Count the lines in the data below that have "start" in them, and reply with only that number.

[Collected data entries]
⟨
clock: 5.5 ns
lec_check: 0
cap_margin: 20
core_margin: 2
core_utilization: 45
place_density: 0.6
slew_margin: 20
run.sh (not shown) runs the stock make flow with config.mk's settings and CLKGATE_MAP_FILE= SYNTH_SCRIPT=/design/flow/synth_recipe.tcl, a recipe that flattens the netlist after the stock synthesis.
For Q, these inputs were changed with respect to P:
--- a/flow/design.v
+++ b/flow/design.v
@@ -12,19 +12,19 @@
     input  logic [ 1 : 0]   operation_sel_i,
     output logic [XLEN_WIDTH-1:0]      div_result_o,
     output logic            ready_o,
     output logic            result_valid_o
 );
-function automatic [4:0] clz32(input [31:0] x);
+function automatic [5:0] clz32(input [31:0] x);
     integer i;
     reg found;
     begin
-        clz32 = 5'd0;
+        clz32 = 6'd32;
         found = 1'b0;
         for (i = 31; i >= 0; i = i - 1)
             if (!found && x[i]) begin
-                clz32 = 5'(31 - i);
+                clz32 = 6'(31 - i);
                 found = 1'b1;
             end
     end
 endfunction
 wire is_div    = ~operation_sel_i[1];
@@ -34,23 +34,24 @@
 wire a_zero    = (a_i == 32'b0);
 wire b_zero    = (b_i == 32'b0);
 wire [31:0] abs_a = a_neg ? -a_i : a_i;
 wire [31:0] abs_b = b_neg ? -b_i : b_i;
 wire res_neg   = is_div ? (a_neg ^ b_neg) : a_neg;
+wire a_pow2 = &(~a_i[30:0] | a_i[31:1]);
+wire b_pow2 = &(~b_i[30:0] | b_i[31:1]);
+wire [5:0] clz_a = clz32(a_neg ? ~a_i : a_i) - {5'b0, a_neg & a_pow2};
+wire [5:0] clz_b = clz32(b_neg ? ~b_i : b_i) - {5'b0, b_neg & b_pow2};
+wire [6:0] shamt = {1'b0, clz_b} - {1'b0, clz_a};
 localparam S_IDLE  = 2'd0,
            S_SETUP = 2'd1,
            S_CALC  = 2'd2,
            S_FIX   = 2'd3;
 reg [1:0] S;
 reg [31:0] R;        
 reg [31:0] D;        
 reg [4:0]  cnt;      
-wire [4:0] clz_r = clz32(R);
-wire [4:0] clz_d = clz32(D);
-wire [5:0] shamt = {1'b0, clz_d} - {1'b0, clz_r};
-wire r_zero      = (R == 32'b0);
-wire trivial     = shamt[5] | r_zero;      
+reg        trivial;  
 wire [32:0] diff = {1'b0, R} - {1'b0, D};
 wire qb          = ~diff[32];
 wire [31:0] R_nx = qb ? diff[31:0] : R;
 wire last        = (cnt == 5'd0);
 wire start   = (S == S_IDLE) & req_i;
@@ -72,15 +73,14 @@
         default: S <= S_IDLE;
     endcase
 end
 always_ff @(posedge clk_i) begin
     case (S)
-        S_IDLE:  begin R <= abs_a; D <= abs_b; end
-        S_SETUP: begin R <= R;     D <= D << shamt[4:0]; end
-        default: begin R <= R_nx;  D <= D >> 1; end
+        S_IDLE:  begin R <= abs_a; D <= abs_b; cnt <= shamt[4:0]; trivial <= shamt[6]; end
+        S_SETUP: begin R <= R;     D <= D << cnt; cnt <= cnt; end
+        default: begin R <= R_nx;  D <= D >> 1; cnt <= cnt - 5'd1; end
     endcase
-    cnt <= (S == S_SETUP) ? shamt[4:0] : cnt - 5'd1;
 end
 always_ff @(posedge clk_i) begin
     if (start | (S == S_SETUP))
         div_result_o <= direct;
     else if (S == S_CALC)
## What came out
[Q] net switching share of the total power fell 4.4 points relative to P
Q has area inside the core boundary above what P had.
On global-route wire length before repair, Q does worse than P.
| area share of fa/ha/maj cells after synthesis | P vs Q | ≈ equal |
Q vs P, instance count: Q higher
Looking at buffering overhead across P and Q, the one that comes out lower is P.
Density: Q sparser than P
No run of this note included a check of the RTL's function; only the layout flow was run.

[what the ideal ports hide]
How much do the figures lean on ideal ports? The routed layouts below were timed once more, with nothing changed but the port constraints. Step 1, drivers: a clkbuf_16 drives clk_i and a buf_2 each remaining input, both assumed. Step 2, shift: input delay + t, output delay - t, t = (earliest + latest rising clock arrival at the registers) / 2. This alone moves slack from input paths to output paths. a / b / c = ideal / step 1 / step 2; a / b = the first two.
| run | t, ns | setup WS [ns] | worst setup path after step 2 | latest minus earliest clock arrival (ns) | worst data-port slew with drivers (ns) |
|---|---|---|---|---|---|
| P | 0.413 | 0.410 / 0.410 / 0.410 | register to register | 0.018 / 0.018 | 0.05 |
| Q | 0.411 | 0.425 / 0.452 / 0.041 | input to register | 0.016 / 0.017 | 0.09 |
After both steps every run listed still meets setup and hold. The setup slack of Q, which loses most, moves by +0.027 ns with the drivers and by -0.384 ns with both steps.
⟩
- [OUTPUT FOR THIS EXERCISE] 2